But Quinn Emanuel Urquhart & Sullivan LLP partner John B. Quinn won a critical victory for Samsung when he persuaded the U.S. Court of Appeals for the Federal Circuit to reverse a preliminary injunction that would have blocked U.S. sales of one of its smartphones.


More importantly, the appellate reversal set a new bar for parties seeking such front-end sales bans, making them nearly unattainable, some legal experts say.


The case spawned from Samsung's second patent and trade dress battle with Apple in San Jose federal court.

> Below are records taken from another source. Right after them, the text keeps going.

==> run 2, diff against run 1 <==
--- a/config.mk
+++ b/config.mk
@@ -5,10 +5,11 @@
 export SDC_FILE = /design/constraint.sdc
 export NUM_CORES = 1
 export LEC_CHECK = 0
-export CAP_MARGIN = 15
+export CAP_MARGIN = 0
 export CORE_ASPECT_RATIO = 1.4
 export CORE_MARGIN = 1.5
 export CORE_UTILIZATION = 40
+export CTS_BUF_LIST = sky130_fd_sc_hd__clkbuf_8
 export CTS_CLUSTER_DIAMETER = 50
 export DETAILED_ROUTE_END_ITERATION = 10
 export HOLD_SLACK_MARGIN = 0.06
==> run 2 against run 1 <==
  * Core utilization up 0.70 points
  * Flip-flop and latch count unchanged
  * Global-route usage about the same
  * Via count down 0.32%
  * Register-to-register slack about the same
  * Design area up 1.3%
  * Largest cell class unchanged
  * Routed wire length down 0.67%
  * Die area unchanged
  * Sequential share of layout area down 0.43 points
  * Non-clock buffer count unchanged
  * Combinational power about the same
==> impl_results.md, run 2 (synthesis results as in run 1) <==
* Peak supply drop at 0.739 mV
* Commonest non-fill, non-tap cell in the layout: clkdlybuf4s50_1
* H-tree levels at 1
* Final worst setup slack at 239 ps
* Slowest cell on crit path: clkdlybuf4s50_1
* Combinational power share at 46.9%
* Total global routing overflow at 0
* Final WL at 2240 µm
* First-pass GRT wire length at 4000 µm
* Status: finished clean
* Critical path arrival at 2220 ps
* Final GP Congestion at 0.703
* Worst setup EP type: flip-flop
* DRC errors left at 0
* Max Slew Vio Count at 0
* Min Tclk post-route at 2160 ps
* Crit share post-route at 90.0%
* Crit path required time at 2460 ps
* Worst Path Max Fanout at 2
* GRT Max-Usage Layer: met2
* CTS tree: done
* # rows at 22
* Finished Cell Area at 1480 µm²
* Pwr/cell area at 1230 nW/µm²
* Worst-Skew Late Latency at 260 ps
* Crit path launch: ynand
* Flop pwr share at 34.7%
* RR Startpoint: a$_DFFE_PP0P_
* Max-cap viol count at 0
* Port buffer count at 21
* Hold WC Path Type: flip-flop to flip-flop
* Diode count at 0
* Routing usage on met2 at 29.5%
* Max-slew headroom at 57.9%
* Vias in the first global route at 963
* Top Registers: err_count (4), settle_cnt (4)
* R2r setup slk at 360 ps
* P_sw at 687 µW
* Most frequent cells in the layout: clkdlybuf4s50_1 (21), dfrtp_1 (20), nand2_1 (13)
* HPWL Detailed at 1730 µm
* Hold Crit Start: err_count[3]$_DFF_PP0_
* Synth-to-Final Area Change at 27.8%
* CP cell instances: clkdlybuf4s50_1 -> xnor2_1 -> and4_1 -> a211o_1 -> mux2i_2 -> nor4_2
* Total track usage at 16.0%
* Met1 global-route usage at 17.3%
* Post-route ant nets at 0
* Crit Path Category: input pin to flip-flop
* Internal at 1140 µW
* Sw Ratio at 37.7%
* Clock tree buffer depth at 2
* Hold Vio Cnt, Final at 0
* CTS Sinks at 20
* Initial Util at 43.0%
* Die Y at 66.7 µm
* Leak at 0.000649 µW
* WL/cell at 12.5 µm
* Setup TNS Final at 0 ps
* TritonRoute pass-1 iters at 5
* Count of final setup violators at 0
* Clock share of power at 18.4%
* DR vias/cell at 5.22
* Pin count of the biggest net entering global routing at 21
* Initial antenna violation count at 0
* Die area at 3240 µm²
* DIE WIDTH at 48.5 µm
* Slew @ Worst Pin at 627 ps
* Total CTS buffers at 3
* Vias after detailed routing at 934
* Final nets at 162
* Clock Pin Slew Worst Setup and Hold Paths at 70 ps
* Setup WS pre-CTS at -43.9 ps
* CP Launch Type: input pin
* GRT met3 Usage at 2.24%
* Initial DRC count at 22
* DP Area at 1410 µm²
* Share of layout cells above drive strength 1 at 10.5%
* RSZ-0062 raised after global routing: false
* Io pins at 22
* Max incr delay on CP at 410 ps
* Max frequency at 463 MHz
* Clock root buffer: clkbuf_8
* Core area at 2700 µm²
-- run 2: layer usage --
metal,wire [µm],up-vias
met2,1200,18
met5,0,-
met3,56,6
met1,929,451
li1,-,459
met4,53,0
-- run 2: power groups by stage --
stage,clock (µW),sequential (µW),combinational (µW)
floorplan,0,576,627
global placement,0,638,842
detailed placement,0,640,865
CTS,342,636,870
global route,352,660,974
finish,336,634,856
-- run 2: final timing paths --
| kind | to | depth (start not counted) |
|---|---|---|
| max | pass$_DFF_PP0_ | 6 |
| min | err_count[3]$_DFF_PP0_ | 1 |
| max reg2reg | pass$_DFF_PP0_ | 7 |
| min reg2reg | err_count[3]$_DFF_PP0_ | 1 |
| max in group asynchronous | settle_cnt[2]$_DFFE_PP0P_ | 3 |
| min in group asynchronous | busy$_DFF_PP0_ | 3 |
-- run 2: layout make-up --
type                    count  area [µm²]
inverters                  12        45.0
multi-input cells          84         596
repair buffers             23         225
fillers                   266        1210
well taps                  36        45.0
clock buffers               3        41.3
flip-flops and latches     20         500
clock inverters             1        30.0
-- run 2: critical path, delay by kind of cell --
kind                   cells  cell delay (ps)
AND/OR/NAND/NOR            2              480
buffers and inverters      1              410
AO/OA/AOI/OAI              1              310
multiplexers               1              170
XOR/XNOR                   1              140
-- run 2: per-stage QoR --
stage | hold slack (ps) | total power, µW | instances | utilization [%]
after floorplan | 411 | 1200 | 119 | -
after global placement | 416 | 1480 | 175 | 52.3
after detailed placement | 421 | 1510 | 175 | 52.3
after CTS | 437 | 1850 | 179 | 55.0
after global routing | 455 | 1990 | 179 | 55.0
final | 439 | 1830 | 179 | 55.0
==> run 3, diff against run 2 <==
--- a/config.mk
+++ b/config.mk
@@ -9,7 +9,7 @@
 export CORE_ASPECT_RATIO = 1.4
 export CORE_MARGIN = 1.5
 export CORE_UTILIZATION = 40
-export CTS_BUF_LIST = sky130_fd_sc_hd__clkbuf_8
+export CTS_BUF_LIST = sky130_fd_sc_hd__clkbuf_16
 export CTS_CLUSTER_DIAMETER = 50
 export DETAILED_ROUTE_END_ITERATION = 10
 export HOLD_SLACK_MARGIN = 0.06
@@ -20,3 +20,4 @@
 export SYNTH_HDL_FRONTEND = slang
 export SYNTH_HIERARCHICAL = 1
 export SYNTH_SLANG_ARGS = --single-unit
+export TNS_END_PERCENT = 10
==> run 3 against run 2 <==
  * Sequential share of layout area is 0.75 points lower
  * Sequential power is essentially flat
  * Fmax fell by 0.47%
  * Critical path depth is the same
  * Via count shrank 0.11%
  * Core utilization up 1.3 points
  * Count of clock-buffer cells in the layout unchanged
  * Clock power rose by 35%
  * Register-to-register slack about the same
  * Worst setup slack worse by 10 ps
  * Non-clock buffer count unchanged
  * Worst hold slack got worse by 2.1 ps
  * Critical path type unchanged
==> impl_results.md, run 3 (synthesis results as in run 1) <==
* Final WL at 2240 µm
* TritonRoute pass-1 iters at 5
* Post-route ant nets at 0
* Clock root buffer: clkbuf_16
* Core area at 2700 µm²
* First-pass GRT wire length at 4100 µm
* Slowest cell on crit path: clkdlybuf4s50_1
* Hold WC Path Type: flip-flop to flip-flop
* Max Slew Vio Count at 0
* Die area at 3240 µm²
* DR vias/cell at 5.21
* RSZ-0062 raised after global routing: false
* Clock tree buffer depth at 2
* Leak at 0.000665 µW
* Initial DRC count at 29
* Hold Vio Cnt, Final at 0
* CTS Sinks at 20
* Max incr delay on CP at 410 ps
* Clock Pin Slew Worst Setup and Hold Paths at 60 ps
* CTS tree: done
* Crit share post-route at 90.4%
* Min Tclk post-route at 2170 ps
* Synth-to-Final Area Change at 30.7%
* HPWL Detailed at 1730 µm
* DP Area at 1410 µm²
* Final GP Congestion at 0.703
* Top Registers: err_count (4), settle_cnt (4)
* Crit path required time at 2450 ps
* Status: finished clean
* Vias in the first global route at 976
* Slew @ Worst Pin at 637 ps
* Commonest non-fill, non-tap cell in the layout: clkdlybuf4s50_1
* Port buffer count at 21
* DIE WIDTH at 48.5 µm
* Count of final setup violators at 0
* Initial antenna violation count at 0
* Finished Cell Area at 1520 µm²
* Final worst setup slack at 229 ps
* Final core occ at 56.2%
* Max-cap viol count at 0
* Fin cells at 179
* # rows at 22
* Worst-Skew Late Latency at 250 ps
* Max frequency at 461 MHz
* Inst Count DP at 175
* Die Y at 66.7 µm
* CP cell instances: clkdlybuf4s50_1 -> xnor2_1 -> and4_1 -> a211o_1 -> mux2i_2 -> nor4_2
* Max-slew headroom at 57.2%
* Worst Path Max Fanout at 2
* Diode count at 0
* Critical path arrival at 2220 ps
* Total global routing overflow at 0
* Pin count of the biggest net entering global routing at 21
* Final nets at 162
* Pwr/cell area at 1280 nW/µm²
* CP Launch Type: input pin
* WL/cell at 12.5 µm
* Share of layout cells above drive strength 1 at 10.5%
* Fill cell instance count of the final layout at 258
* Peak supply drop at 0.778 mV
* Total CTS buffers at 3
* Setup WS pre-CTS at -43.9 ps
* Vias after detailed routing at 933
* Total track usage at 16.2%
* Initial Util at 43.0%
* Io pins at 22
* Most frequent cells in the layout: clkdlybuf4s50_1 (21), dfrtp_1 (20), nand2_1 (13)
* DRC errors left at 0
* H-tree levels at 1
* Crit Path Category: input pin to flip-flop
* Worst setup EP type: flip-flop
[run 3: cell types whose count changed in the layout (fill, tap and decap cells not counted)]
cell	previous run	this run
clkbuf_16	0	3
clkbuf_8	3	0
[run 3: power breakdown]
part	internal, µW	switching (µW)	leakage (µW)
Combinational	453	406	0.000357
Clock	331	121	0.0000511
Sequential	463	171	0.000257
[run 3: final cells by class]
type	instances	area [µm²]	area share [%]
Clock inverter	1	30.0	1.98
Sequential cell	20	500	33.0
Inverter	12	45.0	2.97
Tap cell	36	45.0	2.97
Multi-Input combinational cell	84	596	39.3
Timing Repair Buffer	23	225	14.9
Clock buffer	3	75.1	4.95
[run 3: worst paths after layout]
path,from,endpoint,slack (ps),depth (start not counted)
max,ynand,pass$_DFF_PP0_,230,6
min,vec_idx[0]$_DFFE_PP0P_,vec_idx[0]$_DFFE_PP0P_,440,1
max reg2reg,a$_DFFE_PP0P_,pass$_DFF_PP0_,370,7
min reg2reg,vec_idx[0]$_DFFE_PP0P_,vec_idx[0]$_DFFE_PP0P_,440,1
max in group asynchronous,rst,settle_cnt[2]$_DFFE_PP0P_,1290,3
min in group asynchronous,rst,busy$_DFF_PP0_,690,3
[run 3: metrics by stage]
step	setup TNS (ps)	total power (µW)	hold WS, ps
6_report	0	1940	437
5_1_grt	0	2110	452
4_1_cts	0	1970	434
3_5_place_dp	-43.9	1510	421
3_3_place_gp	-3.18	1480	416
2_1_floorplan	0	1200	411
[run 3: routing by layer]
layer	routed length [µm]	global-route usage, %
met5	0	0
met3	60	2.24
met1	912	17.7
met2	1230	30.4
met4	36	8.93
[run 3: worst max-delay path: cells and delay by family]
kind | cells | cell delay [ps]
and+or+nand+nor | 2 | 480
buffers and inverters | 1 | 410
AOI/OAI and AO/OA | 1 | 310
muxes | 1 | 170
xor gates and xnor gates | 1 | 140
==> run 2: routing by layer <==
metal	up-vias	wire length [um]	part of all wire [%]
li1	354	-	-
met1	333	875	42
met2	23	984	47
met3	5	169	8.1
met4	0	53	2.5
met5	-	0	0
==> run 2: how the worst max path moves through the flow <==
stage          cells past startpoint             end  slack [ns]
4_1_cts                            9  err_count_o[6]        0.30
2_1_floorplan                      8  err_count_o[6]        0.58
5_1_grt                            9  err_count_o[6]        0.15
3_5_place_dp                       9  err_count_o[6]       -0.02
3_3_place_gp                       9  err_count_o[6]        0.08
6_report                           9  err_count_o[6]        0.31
### src/rtl/stego_tx_sequencer.sv
// stego_tx_sequencer: embeds message bits into frames via the bit changer and streams them LSB byte first (STEGO_SEQ_SKID_BUF_EN adds a one-deep frame buffer)
module stego_tx_sequencer #(
  parameter int BPS = 16,
  parameter int FRAME_SIZE = 1,
  parameter int MSG_LEN = 8,
  parameter int BC_TIMEOUT = 64
) (
  input  logic                       in_clk,
  input  logic                       in_rst,
  input  logic                       in_sample_ready,
  input  logic [FRAME_SIZE*BPS-1:0]  in_sample,
  input  logic                       in_msg_load,
  input  logic [MSG_LEN-1:0]         in_msg,
  output logic                       out_bc_enable,
  output logic [FRAME_SIZE*BPS-1:0]  out_bc_frame,
  output logic [FRAME_SIZE-1:0]      out_bc_message,
  input  logic                       in_bc_ready,
  input  logic [FRAME_SIZE*BPS-1:0]  in_bc_frame,
  output logic                       out_tx_dv,
  output logic [7:0]                 out_tx_byte,
  input  logic                       in_tx_done,
  output logic                       out_busy,
  output logic                       out_msg_done,
  output logic                       out_overrun,
  output logic                       out_error
);
  localparam int FW = FRAME_SIZE*BPS;
  localparam int NB = FW/8;
  localparam int KW = NB > 1 ? $clog2(NB) : 1;
  localparam int CW = $clog2(MSG_LEN+1);
  localparam int TW = $clog2(BC_TIMEOUT+1);
  typedef enum logic [2:0] {IDLE, EMBED, WAIT_BC, TX_START, TX_WAIT} state_t;
  state_t state;
  logic [FW-1:0] frame;
  logic [MSG_LEN-1:0] msg_sr;
  logic [CW-1:0] bit_cnt;
  logic [KW-1:0] k;
  logic [TW-1:0] to_cnt;
  logic buf_valid;
  logic [FW-1:0] buf_frame;
  logic load_ok, last_done, start_new, buf_take, drop;
  logic [MSG_LEN-1:0] cur_msg;
  logic [CW-1:0] cur_cnt;
  logic [FW-1:0] new_frame;
`ifdef STEGO_SEQ_SKID_BUF_EN
  localparam bit BUF_EN = 1'b1;
  always_ff @(posedge in_clk) begin
    if (in_rst) begin
      buf_valid <= 1'b0;
      buf_frame <= '0;
    end else if (buf_take) begin
      buf_valid <= 1'b1;
      buf_frame <= in_sample;
    end else if (start_new) begin
      buf_valid <= 1'b0;
    end
  end
`else
  localparam bit BUF_EN = 1'b0;
  assign buf_valid = 1'b0;
  assign buf_frame = '0;
`endif
  always_comb begin
    load_ok = state == IDLE && in_msg_load;
    cur_msg = load_ok ? in_msg : msg_sr;
    cur_cnt = load_ok ? '0 : bit_cnt;
    last_done = state == TX_WAIT && in_tx_done && int'(k) == NB-1;
    start_new = (state == IDLE && (in_sample_ready || buf_valid)) || (last_done && buf_valid);
    new_frame = buf_valid ? buf_frame : in_sample;
    buf_take = BUF_EN && in_sample_ready && !(state == IDLE && !buf_valid) && (!buf_valid || start_new);
    drop = in_sample_ready && !(state == IDLE && !buf_valid) && !buf_take;
  end
  assign out_busy = state != IDLE;
  always_ff @(posedge in_clk) begin
    if (in_rst) begin
      state <= IDLE;
      frame <= '0;
      msg_sr <= '0;
      bit_cnt <= CW'(MSG_LEN);
      k <= '0;
      to_cnt <= '0;
      out_bc_enable <= 1'b0;
      out_bc_frame <= '0;
      out_bc_message <= '0;
      out_tx_dv <= 1'b0;
      out_tx_byte <= '0;
      out_msg_done <= 1'b0;
      out_overrun <= 1'b0;
      out_error <= 1'b0;
    end else begin
      out_bc_enable <= 1'b0;
      out_tx_dv <= 1'b0;
      out_msg_done <= 1'b0;
      out_error <= 1'b0;
      if (drop) out_overrun <= 1'b1;
      if (load_ok) begin
        msg_sr <= in_msg;
        bit_cnt <= '0;
      end
      if (start_new) begin
        frame <= new_frame;
        k <= '0;
        if (cur_cnt < CW'(MSG_LEN)) begin
          state <= EMBED;
          out_bc_enable <= 1'b1;
          out_bc_frame <= new_frame;
          out_bc_message <= cur_msg[FRAME_SIZE-1:0];
        end else begin
          state <= TX_START;
          out_tx_dv <= 1'b1;
          out_tx_byte <= new_frame[7:0];
        end
      end else begin
        case (state)
          EMBED: begin
            to_cnt <= '0;
            state <= WAIT_BC;
          end
          WAIT_BC: begin
            if (in_bc_ready) begin
              frame <= in_bc_frame;
              msg_sr <= msg_sr >> FRAME_SIZE;
              bit_cnt <= bit_cnt + CW'(FRAME_SIZE);
              out_msg_done <= (bit_cnt + CW'(FRAME_SIZE)) == CW'(MSG_LEN);
              k <= '0;
              to_cnt <= '0;
              out_tx_dv <= 1'b1;
              out_tx_byte <= in_bc_frame[7:0];
              state <= TX_START;
            end else if (to_cnt == TW'(BC_TIMEOUT-1)) begin
              to_cnt <= '0;
              out_error <= 1'b1;
              state <= IDLE;
            end else begin
              to_cnt <= to_cnt + TW'(1);
            end
          end
          TX_START: state <= TX_WAIT;
          TX_WAIT: begin
            if (last_done) begin
              state <= IDLE;
            end else if (in_tx_done) begin
              k <= k + KW'(1);
              out_tx_byte <= frame[8*(int'(k)+1) +: 8];
              out_tx_dv <= 1'b1;
              state <= TX_START;
            end
          end
          default: state <= IDLE;
        endcase
      end
    end
  end
endmodule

In June, U.S. District Judge Lucy H. Koh issued a preliminary injunction barring the sale of Samsung's Galaxy Nexus smartphone for allegedly cribbing software covered by one of the plaintiff's patents.


But in October, Quinn Emanuel's Los Angeles and Redwood Shores-based lawyers convinced the Federal Circuit to reverse Koh's order and remand the case to district court, where Koh dissolved her own injunction. The panel wrote that Apple's attorneys had failed to establish a "causal nexus" between the patented feature on the phone and the shift in consumer demand toward's Samsung's Galaxy product, which was the only way Apple could claim sufficient "irreparable harm" to justify a sales ban. Apple Inc. v. Samsung Electronics Co. Ltd, 12-1507.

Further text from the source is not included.